Recent developments in the global grain and oilseed market

This past week the United States Department of Agriculture (USDA) released its monthly update of the World Agricultural Supply and Demand Estimates report. The report carried minimal adjustments from January 2021 figures, and the underlying theme is that the global grains supplies are still in reasonably good shape on aggregate. Admittedly, though, there are various regional production declines, which along with China's rising demand for maize and soybeans, have underpinned global grains prices.

As a summary, the latest USDA estimates placed the 2020/21 global wheat production at 773 million tonnes, marginally up from the previous month, and up by 1% of the prior season. The ending stocks are estimated at 304 million tonnes, also up 1% from the 2019/20 season in the same season. The 2020/21 global maize production estimate was also lifted marginally from the previous month to 1,13 billion tonnes, a 2% annual increase. However, the ending stocks could decline by 5% year on year to 286 million tonnes in 2020/21, in part, because of growing consumption, specifically in China where the pig industry has recovered from the devastation caused by the African swine fever outbreak in 2019. The relatively lower ending stocks mean that global maize prices could remain slightly elevated in the near term.

The USDA forecasts the 2020/21 global soybean production at 361 million tonnes, roughly unchanged from the January 2021 estimates and 7% higher than the previous season. The expected large crop in Brazil and the US is behind the global crop increase. Nevertheless, the 2020/21 global soybeans stocks could fall by 12% year on year, primarily on the back of an increase in consumption by China. In rice, the 2020/21 production could amount to 504 million tonnes, up by 1% from the previous season. Meanwhile, the stocks are at the same levels as in the 2019/20 season, estimated at 178 million tonnes. These developments are essential for South Africa, both as an importer of some products such as wheat, soybean oilcake and rice and also maize exporter. The global market dynamics influence domestic price trends. In sum, the global grains and oilseeds supply is still in reasonably good shape, but the commodity prices could remain elevated because of growing demand from China.

 

Data releases this week

 

This is a relatively quiet week on the agricultural calendar. Globally, the notable data release will be the US weekly export sales data released by the United States Department of Agriculture on Thursday. Here, we will continue to monitor China’s buying activity of US maize and soybeans. Over the past few months, China bought large volumes of these commodities to supply its pig industry and also build stocks.

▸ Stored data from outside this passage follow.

==> src/hdl/bcr_pkg.sv <==
// package: register offsets, field positions, reset values and codes for the board control bank
package bcr_pkg;
  // i/o port offsets
  localparam logic [15:0] OFS_FUNCTION = 16'h8202;
  localparam logic [15:0] OFS_VARIANT  = 16'h8204;
  localparam logic [15:0] OFS_SETUP    = 16'h8205;
  localparam logic [15:0] OFS_REVISION = 16'h8206;
  localparam logic [15:0] OFS_WIN_CFG  = 16'h8207;
  localparam logic [15:0] OFS_WIN_PAGE = 16'h8208;
  localparam logic [15:0] OFS_WIN_BASE = 16'h8209;
  localparam logic [15:0] OFS_BOOT     = 16'h820A;
  localparam logic [15:0] OFS_TWO_WIRE = 16'h820B;

  // field positions
  localparam int SETUP_READY_BIT  = 7;
  localparam int SETUP_WDOG_BIT   = 6;
  localparam int WIN_ENABLE_BIT   = 7;
  localparam int WIN_SIZE_BIT     = 0;
  localparam int TW_CLK_LATCH_BIT = 7;
  localparam int TW_DAT_LATCH_BIT = 6;
  localparam int TW_CLK_PIN_BIT   = 5;
  localparam int TW_DAT_PIN_BIT   = 4;
  localparam int PAGE_W           = 3;
  localparam int BASE_W           = 6;

  // constants
  localparam logic [7:0] RESET_TRIGGER_CODE = 8'hA5;
  localparam logic [7:0] BASE_FIXED_HIGH    = 8'hC0;
  localparam logic [7:0] TW_LOW_NIBBLE      = 8'h0F;
  localparam logic [7:0] UNMAPPED_READ      = 8'hFF;
  localparam logic [1:0] BOOT_LOADER_MODE   = 2'h2;

  // reset values
  localparam logic [7:0] RST_WIN_CFG  = 8'h00;
  localparam logic [2:0] RST_PAGE     = 3'h0;
  localparam logic [5:0] RST_BASE     = 6'h00;
  localparam logic       RST_STOP     = 1'b1;
  localparam logic       RST_READY    = 1'b0;
  localparam logic       RST_LATCH    = 1'b1;

  // trigger source selection
  typedef enum logic [1:0] {
    BCR_SYNC_RESERVED = 2'b00,
    BCR_SYNC_TIMER    = 2'b01
  } bcr_sync_src_t;
endpackage : bcr_pkg

==> src/hdl/bcr_sync_mux.sv <==
// trigger and stop output logic toward the add-on board connector
`timescale 1ns/1ps
module bcr_sync_mux
  import bcr_pkg::*;
(
  // control bits
  input  wire logic sync_source_select,
  input  wire logic sync_direct_level,
  input  wire logic stop_state,
  input  wire logic boot_loader,
  // timer source
  input  wire logic timer_ch2,
  input  wire logic speaker_enable,
  // outputs
  output logic      sync_n,
  output logic      stop_n,
  output logic      stop_led_on
);
  logic stop_active;

  // trigger source selection
  always_comb
  begin
    if (sync_source_select)
      sync_n = sync_direct_level;                   // RL22
    else if (sync_direct_level)
      sync_n = timer_ch2 & speaker_enable;          // RL22
    else
      sync_n = 1'b1;  // no square wave source here  // RL4
  end

  // stop forced active in boot loader mode
  assign stop_active = stop_state | boot_loader;  // RL2 RL23
  assign stop_n      = ~stop_active;              // RL3
  assign stop_led_on = stop_active;               // RL1
endmodule : bcr_sync_mux

==> src/hdl/bcr_two_wire.sv <==
// bit-level two-wire port: output latches and live pin sampling
`timescale 1ns/1ps
module bcr_two_wire
  import bcr_pkg::*;
(
  // clock and reset
  input  wire logic       clk,
  input  wire logic       reset,
  input  wire logic       clk_en,
  // register access
  input  wire logic       wr_stb,
  input  wire logic [7:0] wr_data,
  output logic      [7:0] rd_value,
  // open-drain pins
  input  wire logic       scl_in,
  output logic            scl_out,
  output logic            scl_oe,
  input  wire logic       sda_in,
  output logic            sda_out,
  output logic            sda_oe
);
  logic clock_line_latch_q;
  logic data_line_latch_q;

  // latches: software alone sequences the bus, no hardware timing
  always_ff @(posedge clk)
  begin
    if (reset)
    begin
      clock_line_latch_q <= RST_LATCH;
      data_line_latch_q  <= RST_LATCH;
    end
    else if (clk_en && wr_stb)
    begin
      clock_line_latch_q <= wr_data[TW_CLK_LATCH_BIT];  // RL21 RL24
      data_line_latch_q  <= wr_data[TW_DAT_LATCH_BIT];  // RL21
    end
  end

  // latch at 0 pulls low, latch at 1 releases
  assign scl_out = 1'b0;
  assign sda_out = 1'b0;
  assign scl_oe  = ~clock_line_latch_q;  // RL21
  assign sda_oe  = ~data_line_latch_q;   // RL21

  // read view
  always_comb
  begin
    rd_value                   = TW_LOW_NIBBLE;  // RL20
    rd_value[TW_CLK_LATCH_BIT] = clock_line_latch_q;
    rd_value[TW_DAT_LATCH_BIT] = data_line_latch_q;
    rd_value[TW_CLK_PIN_BIT]   = scl_in;          // RL20
    rd_value[TW_DAT_PIN_BIT]   = sda_in;
  end
endmodule : bcr_two_wire

==> src/hdl/bcr_bank.sv <==
// board control register bank on the host i/o port bus
`timescale 1ns/1ps
// Behaviour
// [RL1] stop output lights red indicator when low
// [RL2] stop active after reset and in boot loader
// [RL3] stop and trigger exported to expansion connector
// [RL4] no square wave trigger source provided
// [RL5] function code read fixed, writes ignored
// [RL6] variant code read fixed
// [RL7] writing A5 to variant register resets board
// [RL8] setup reads ready bit7, watchdog bit6
// [RL9] watchdog enable sticks once set
// [RL10] ready bit drives active-low ready, green light
// [RL11] ready inactive after reset and boot loader
// [RL12] software preserves ready when enabling watchdog
// [RL13] revision register returns logic revision
// [RL14] window size bit0, bits6..1 read zero
// [RL15] window enable in config bit7
// [RL16] three-bit page select, upper bits zero
// [RL17] base bits 7..6 fixed one, 5..0 writable
// [RL18] boot mode pins read in bits 1..0
// [RL19] software never writes boot mode register
// [RL20] two-wire read: latches, pins, low nibble ones
// [RL21] two-wire write loads latches, open-drain drive
// [RL24] two-wire bus sequenced by software only
// [RL22] trigger follows direct bit or gated timer
// [RL23] stop bit drives stop output low
// [RL25] reserved bits ignored, read constant
module bcr_bank
  import bcr_pkg::*;
#(
  parameter logic [7:0] FUNCTION_CODE = 8'h3C,  // value arbitrary
  parameter logic [7:0] VARIANT_CODE  = 8'h1E,  // value arbitrary
  parameter logic [7:0] REVISION_CODE = 8'h01   // value arbitrary
)
(
  // clock and reset
  input  wire logic        clk,
  input  wire logic        reset,
  input  wire logic        clk_en,
  // host i/o port bus
  input  wire logic [15:0] io_addr,
  input  wire logic        io_rd,
  input  wire logic        io_wr,
  input  wire logic [7:0]  io_wdata,
  output logic      [7:0]  io_rdata,
  output logic             io_hit,
  // control register bits held elsewhere
  input  wire logic        sync_source_select,
  input  wire logic        sync_direct_level,
  input  wire logic        stop_state,
  input  wire logic        timer_ch2,
  input  wire logic        speaker_enable,
  // board pins
  input  wire logic [1:0]  boot_mode_pins,
  output logic             sync_n,
  output logic             stop_n,
  output logic             stop_led_on,
  output logic             ready_n,
  output logic             ready_led_on,
  output logic             board_reset_req,
  // watchdog and socket window
  output logic             watchdog_enable,
  output logic             window_enable,
  output logic             window_size,
  output logic [2:0]       window_page,
  output logic [7:0]       window_base,
  // two-wire pins
  input  wire logic        scl_in,
  output logic             scl_out,
  output logic             scl_oe,
  input  wire logic        sda_in,
  output logic             sda_out,
  output logic             sda_oe
);
  // access timing for whoever hooks this bank to a host bus:
  //   a read is taken at an enabled edge and its data stands from the next
  //   cycle until the next taken read; a write lands at its taking edge;
  //   accesses may follow back to back, there are no wait states.
  // the stop and trigger control bits sit in a control register outside
  // this bank and arrive here as plain levels.

  // register state
  logic              ready_q;
  logic              wdog_q;
  logic              win_en_q;
  logic              win_size_q;
  logic [PAGE_W-1:0] page_q;
  logic [BASE_W-1:0] base_q;
  logic              board_reset_q;
  logic [7:0]        rdata_q;
  logic [7:0]        rdata_d;
  // decoded strobes and read views
  logic              wr;
  logic              rd;
  logic              wr_variant;
  logic              wr_setup;
  logic              wr_win_cfg;
  logic              wr_win_page;
  logic              wr_win_base;
  logic              wr_two_wire;
  logic              reset_code_seen;
  logic              boot_loader;
  logic [7:0]        tw_value;
  logic [7:0]        setup_view;
  logic [7:0]        win_cfg_view;
  logic [7:0]        page_view;
  logic [7:0]        base_view;
  logic [7:0]        boot_view;

  // address match helper shared by decode paths; the match is exact, so
  // aliases of the bank further up the port space are not claimed
  function automatic logic hit_at(input logic [15:0] a, input logic [15:0] ofs);
    hit_at = (a == ofs);
  endfunction : hit_at

  // base address as the bus sees it: the top bits always read as one
  function automatic logic [7:0] base_with_fixed(input logic [BASE_W-1:0] b);
    base_with_fixed = BASE_FIXED_HIGH | {{(8-BASE_W){1'b0}}, b};  // RL17
  endfunction : base_with_fixed

  // strobes carry the clock enable, so a frozen bank ignores the bus
  // entirely instead of taking half an access
  assign wr          = clk_en & io_wr;
  assign rd          = clk_en & io_rd;
  assign wr_variant  = wr & hit_at(io_addr, OFS_VARIANT);
  assign wr_setup    = wr & hit_at(io_addr, OFS_SETUP);
  assign wr_win_cfg  = wr & hit_at(io_addr, OFS_WIN_CFG);
  assign wr_win_page = wr & hit_at(io_addr, OFS_WIN_PAGE);
  assign wr_win_base = wr & hit_at(io_addr, OFS_WIN_BASE);
  assign wr_two_wire = wr & hit_at(io_addr, OFS_TWO_WIRE);

  // function, revision and boot mode registers have no write path, so a
  // write to them falls through every decode below and changes nothing
  assign reset_code_seen = wr_variant & (io_wdata == RESET_TRIGGER_CODE);  // RL7
  assign boot_loader     = (boot_mode_pins == BOOT_LOADER_MODE);          // RL2 RL11

  // board reset request: one registered pulse, so a glitch on the data
  // lines while the write settles cannot reach the reset tree
  always_ff @(posedge clk)
  begin
    if (reset)
      board_reset_q <= 1'b0;
    else if (clk_en)
      board_reset_q <= reset_code_seen;  // RL7
  end

  // ready bit follows every setup write; software keeps it set when it
  // only means to start the watchdog
  always_ff @(posedge clk)
  begin
    if (reset)
      ready_q <= RST_READY;  // RL11
    else if (wr_setup)
      ready_q <= io_wdata[SETUP_READY_BIT];  // RL10
  end

  // watchdog enable is one-way: a written zero is dropped, so only a
  // board reset brings it back to zero; a runaway program cannot switch
  // off the very timer meant to catch it
  always_ff @(posedge clk)
  begin
    if (reset)
      wdog_q <= 1'b0;
    else if (wr_setup && io_wdata[SETUP_WDOG_BIT])
      wdog_q <= 1'b1;  // RL9
  end

  // window configuration: only the enable and size bits are stored,
  // the bits between them are not kept and read back as zero
  always_ff @(posedge clk)
  begin
    if (reset)
    begin
      win_en_q   <= RST_WIN_CFG[WIN_ENABLE_BIT];
      win_size_q <= RST_WIN_CFG[WIN_SIZE_BIT];
    end
    else if (wr_win_cfg)
    begin
      win_en_q   <= io_wdata[WIN_ENABLE_BIT];  // RL15
      win_size_q <= io_wdata[WIN_SIZE_BIT];    // RL14 RL25
    end
  end

  // page select: upper data bits are dropped on the way in, so a page
  // number beyond the socket memory simply wraps
  always_ff @(posedge clk)
  begin
    if (reset)
      page_q <= RST_PAGE;
    else if (wr_win_page)
      page_q <= io_wdata[PAGE_W-1:0];  // RL16
  end

  // base address: the fixed bits are not stored, so no write can move
  // the window below the top of the adapter area
  always_ff @(posedge clk)
  begin
    if (reset)
      base_q <= RST_BASE;
    else if (wr_win_base)
      base_q <= io_wdata[BASE_W-1:0];  // RL17
  end

  // read views with reserved bits tied to their constant values
  // rather than to whatever the host last wrote there
  assign setup_view   = {ready_q, wdog_q, 6'h00};        // RL8
  assign win_cfg_view = {win_en_q, 6'h00, win_size_q};   // RL14
  assign page_view    = {{(8-PAGE_W){1'b0}}, page_q};    // RL16
  assign base_view    = base_with_fixed(base_q);         // RL17
  assign boot_view    = {6'h00, boot_mode_pins};         // RL18

  // read multiplexer; an unclaimed address reads all ones, as an
  // undriven host data bus would
  always_comb
  begin
    rdata_d = UNMAPPED_READ;  // RL25
    case (io_addr)
      OFS_FUNCTION: rdata_d = FUNCTION_CODE;  // RL5
      OFS_VARIANT:  rdata_d = VARIANT_CODE;   // RL6
      OFS_SETUP:    rdata_d = setup_view;     // RL8
      OFS_REVISION: rdata_d = REVISION_CODE;  // RL13
      OFS_WIN_CFG:  rdata_d = win_cfg_view;   // RL14 RL15
      OFS_WIN_PAGE: rdata_d = page_view;      // RL16
      OFS_WIN_BASE: rdata_d = base_view;      // RL17
      OFS_BOOT:     rdata_d = boot_view;      // RL18
      OFS_TWO_WIRE: rdata_d = tw_value;       // RL20
      default:      rdata_d = UNMAPPED_READ;  // RL25
    endcase
  end

  // read data registered so the host sees a settled word one cycle later;
  // the live pin bits are sampled here, which costs a cycle of latency
  // but keeps the host data lines free of pin glitches
  always_ff @(posedge clk)
  begin
    if (reset)
      rdata_q <= 8'h00;
    else if (rd)
      rdata_q <= rdata_d;
  end

  // decode flag lets the host bus know this bank claimed the cycle
  always_comb
  begin
    io_hit = 1'b0;
    case (io_addr)
      OFS_FUNCTION, OFS_VARIANT, OFS_SETUP, OFS_REVISION, OFS_WIN_CFG,
      OFS_WIN_PAGE, OFS_WIN_BASE, OFS_BOOT, OFS_TWO_WIRE: io_hit = 1'b1;
      default: io_hit = 1'b0;
    endcase
  end

  // two-wire port: open drain, an output enable high pulls its line low;
  // start, stop and bit timing are left entirely to software
  bcr_two_wire bcr_two_wire_i (
    .clk      (clk),
    .reset    (reset),
    .clk_en   (clk_en),
    .wr_stb   (wr_two_wire),
    .wr_data  (io_wdata),
    .rd_value (tw_value),
    .scl_in   (scl_in),
    .scl_out  (scl_out),
    .scl_oe   (scl_oe),
    .sda_in   (sda_in),
    .sda_out  (sda_out),
    .sda_oe   (sda_oe)
  );

  // stop and trigger stay combinational so the connector follows the
  // control bits within the same cycle
  bcr_sync_mux bcr_sync_mux_i (
    .sync_source_select (sync_source_select),
    .sync_direct_level  (sync_direct_level),
    .stop_state         (stop_state),
    .boot_loader        (boot_loader),
    .timer_ch2          (timer_ch2),
    .speaker_enable     (speaker_enable),
    .sync_n             (sync_n),
    .stop_n             (stop_n),
    .stop_led_on        (stop_led_on)
  );

  // ready kept inactive in boot loader mode, whatever the bit holds;
  // the led mirrors the pin
  assign ready_n         = ~(ready_q & ~boot_loader);  // RL10 RL11
  assign ready_led_on    = ~ready_n;                   // RL10

  // registered read data and reset pulse toward the host side
  assign io_rdata        = rdata_q;
  assign board_reset_req = board_reset_q;  // RL7

  // watchdog and socket window settings toward the board logic
  assign watchdog_enable = wdog_q;      // RL9
  assign window_enable   = win_en_q;    // RL15
  assign window_size     = win_size_q;  // RL14
  assign window_page     = page_q;      // RL16
  assign window_base     = base_view;   // RL17
endmodule : bcr_bank

==> config.mk <==
export PLATFORM = sky130hd
export DESIGN_NAME = bcr_bank
export DESIGN_NICKNAME = d
export VERILOG_FILES = /design/src/hdl/bcr_pkg.sv /design/src/hdl/bcr_sync_mux.sv /design/src/hdl/bcr_two_wire.sv /design/src/hdl/bcr_bank.sv
export SDC_FILE = /design/constraint.sdc
export NUM_CORES = 1
export LEC_CHECK = 0
export ABC_AREA = 1
export ABC_CLOCK_PERIOD_IN_PS = 2250
export CORE_UTILIZATION = 35
export DETAILED_ROUTE_END_ITERATION = 8
export DONT_BUFFER_PORTS = 1
export REMOVE_ABC_BUFFERS = 1
export SYNTH_ARGS = -nofsm -noshare
export SYNTH_HDL_FRONTEND = slang
export SYNTH_HIERARCHICAL = 1
export SYNTH_SLANG_ARGS = --single-unit
==> constraint.sdc <==
create_clock -name clk -period 2.25 [get_ports clk]
set_input_delay 0.1125 -clock clk [delete_from_list [all_inputs] [get_ports clk]]
set_output_delay 0.1125 -clock clk [all_outputs]
set_load 0.01 [all_outputs]
==> flow_metrics.tcl <==
set metrics [dict create \
    drt_pass1_iterations 4 \
    p_leak_nw 0.791 \
    grt_pass1_wl_um 6780 \
    ys_warn_count 6 \
    critPathRequiredTime_ns 2.14 \
    cp_cell_sequence "nor2_1, nand2_2, nor2_8, nand2_1, nand3_1, inv_2, nand3_4" \
    path_buf_inv 1 \
    netlist_area_mm2 0.00163 \
    vias 1495 \
    clock_path_buffers 2 \
    synth.top_cells.by_area "dfxtp_1 (29%), nand2_1 (11%), nand3_1 (9.2%), nor2_1 (6.2%), buf_4 (6.0%)" \
    r2r_slack_ns 1.31 \
    start_util 0.370 \
    min_path_type "in2reg" \
    cp-end-kind "output pin" \
    yosysUniqueCellTypes 26 \
    rsz0062_at_grt "no" \
    port_buffers 0 \
    grt_pass1_vias 1531 \
    postSynthAreaPerCell_um2 6.56 \
    crit_family "simple AND/OR/NAND/NOR gates" \
    cts_resized 0 \
    crit_path_max_incr_delay_ns 0.31 \
    clkSlewWorstSetupHoldPaths_ns 0.08 \
    vias_per_cell 4.97 \
    outcome "finished clean" \
    antennaDiodeCount 0 \
    setup_ws_ns 1.01 \
    ys_ff_latch 24 \
    mostFrequentLayoutCells "nand2_1 (47), nand3_1 (30), nor2_1 (27)" \
    yosysSeqAreaShare 0.294 \
    grt_start_max_net_pins 25 \
    slowest_stage "nor2_8" \
    clock_sinks 24 \
    path_class "in2out" \
    core_region_area_mm2 0.00441 \
    worstPathMaxFanout 24 \
    finalSetupViolCount 0 \
    ctsRootBufferMaster "clkbuf_8" \
    timing_hold_violations_final 0 \
    post-cts-setup-buffer-count 0 \
    fmax_mhz 808 \
    grt_overflow 0 \
    hpwlAfterDp_um 3140 \
    place.gp.congestion 0.794 \
    synth_area_leader_cell "dfxtp_1" \
    cts_tree "built" \
    final_common_cell "nand2_1" \
    fin_crit_ns 1.24 \
    clk_latency_ns 0.27 \
    routed_wl_um 3950 \
    nets 288 \
    post-route-period-util 0.550 \
    drc 0 \
    synth_top_area_share 0.294 \
    drive_above_1_share 0.165 \
    grt_use_total 0.168 \
    first_iter_violations 72 \
    wl_per_cell_um 13.1 \
    slew_violations 0 \
    row_count 24 \
    maxCapViolCount 0 \
    finalClockSkew_ns 0.00108 \
    vdd_drop_max_mv 0.266 \
    die_y_um 70.3 \
    cts_buffers 3 \
    detail-route-antenna-nets 0 \
    ios 71 \
    die_x_um 70.3 \
    cts_htree_levels 1 \
    syn_inst 249 \
    grt_antenna_before_repair 0 \
    areaGrowthSynthToFinish_pct 6.36 \
    start_kind "input pin" \
    die_area_mm2 0.00495 \
    worst_ep_arrival_time_ns 1.12 \
    dp_slack_ns 0.889 \
    pwr_density_cell_mw_per_mm2 476 \
    fin_setup_tns_ns 0 \
]
final cells by class:
type / count / area (um2)
timing repair buffer: 9 / 90.1
inverter: 32 / 123
clock buffer: 4 / 55.1
tap: 52 / 65.1
sequential: 24 / 480
multi-input combinational: 180 / 925
fill: 480 / 2680
state kept, by name, indices dropped and copies added (netlist names):
name / flops
window_size: 1
base_q: 6
io_rdata: 8
ready_q: 1
board_reset_req: 1
window_enable: 1
bcr_two_wire_i/data_line_latch_q: 1
window_page: 3
watchdog_enable: 1
bcr_two_wire_i/clock_line_latch_q: 1
worst register-to-register path, stage by stage, from the launching register on:
cell and delay [ns]:
dfxtp_1 0.42, inv_1 0.08, o21ai_0 0.18, nor2_1 0.08, a21oi_2 0.12
cells by family after synthesis:
group	after synthesis	share of synthesized area
compound gates	39	0.138
buf+inv	50	0.152
flops	24	0.294
other cells	3	0.00689
simple gates	133	0.410
synthesized netlist by cell type, drive strengths merged:
| library cell | n |
|---|---|
| nand2 | 56 |
| nor3 | 2 |
| nand4 | 3 |
| nand3 | 33 |
| o21ai | 17 |
| dfxtp | 24 |
| nor2 | 38 |
| inv | 32 |
| a21oi | 22 |
| conb | 3 |
| clkbuf | 3 |
| nor4 | 1 |
| buf | 15 |
metal layers:
metal / vias up / share of wire / global-route usage
li1: 777 / - / -
met1: 646 / 0.43 / 0.205
met2: 62 / 0.45 / 0.274
met3: 10 / 0.091 / 0.0577
met4: 0 / 0.022 / 0.0578
met5: - / 0 / 0
stage by stage:
step | hold slack [ns] | util | instances | power, mW | area (um2)
floorplan | 0.182 | - | 236 | 0.515 | 1530
global placement | 0.183 | 0.361 | 288 | 0.526 | 1590
detailed placement | 0.186 | 0.361 | 288 | 0.527 | 1590
CTS | 0.00198 | 0.394 | 301 | 0.839 | 1740
global route | 0.0225 | 0.394 | 301 | 0.866 | 1740
finish | 0.00549 | 0.394 | 301 | 0.828 | 1740
power by group:
| group | switching (mW) | total (mW) | leakage, nW | internal (mW) |
|---|---|---|---|---|
| Clock | 0.139 | 0.295 | 0.0288 | 0.156 |
| Sequential | 0.0101 | 0.444 | 0.195 | 0.434 |
| Combinational | 0.0558 | 0.0883 | 0.567 | 0.0325 |
what timing repair did:
action / 4_1_cts / 5_1_grt
setup endpoints to repair: 0 / 0
hold buffers: 9 / 0
hold endpoints to repair: 11 / 0
final timing paths:
| path | from | endpoint | depth (start not counted) |
|---|---|---|---|
| setup / recovery | io_addr[13] | io_hit | 7 |
| hold / removal | clk_en | bcr_two_wire_i/data_line_latch_q | 2 |
| setup reg to reg | base_q[5] | io_rdata[5] | 4 |
| hold reg to reg | bcr_two_wire_i/data_line_latch_q | bcr_two_wire_i/data_line_latch_q | 2 |
(Power assumes the default switching activity.)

On the domestic front, on Wednesday, the South African Grain Information Service (SAGIS) will release the weekly grain producer deliveries data for the week of 12 February 2021. This data covers summer and winter crops, although the focus has shifted towards winter crops whose harvest has recently been completed. On 05 February 2021, about 9 347 tonnes of winter wheat were delivered to commercial silos. This placed the 2020/21 wheat producer deliveries at 1,91 million tonnes, which equates to 91% of the expected harvest of 2,11 million tonnes.

 

 On Thursday, SAGIS will release the weekly grain trade data for the week of 12 February 2021. In the previous week of 05 February 2021, South Africa's 2020/21 total maize exports were at 2,06 million tonnes, which equates to 78% of the revised seasonal export forecast (2,64 million tonnes). In terms of wheat, South Africa is a net importer. In the week of 05 February 2021, imports amounted to 452 853 tonnes, which equates to 29% of the revised seasonal import forecast of 1,58 million tonnes.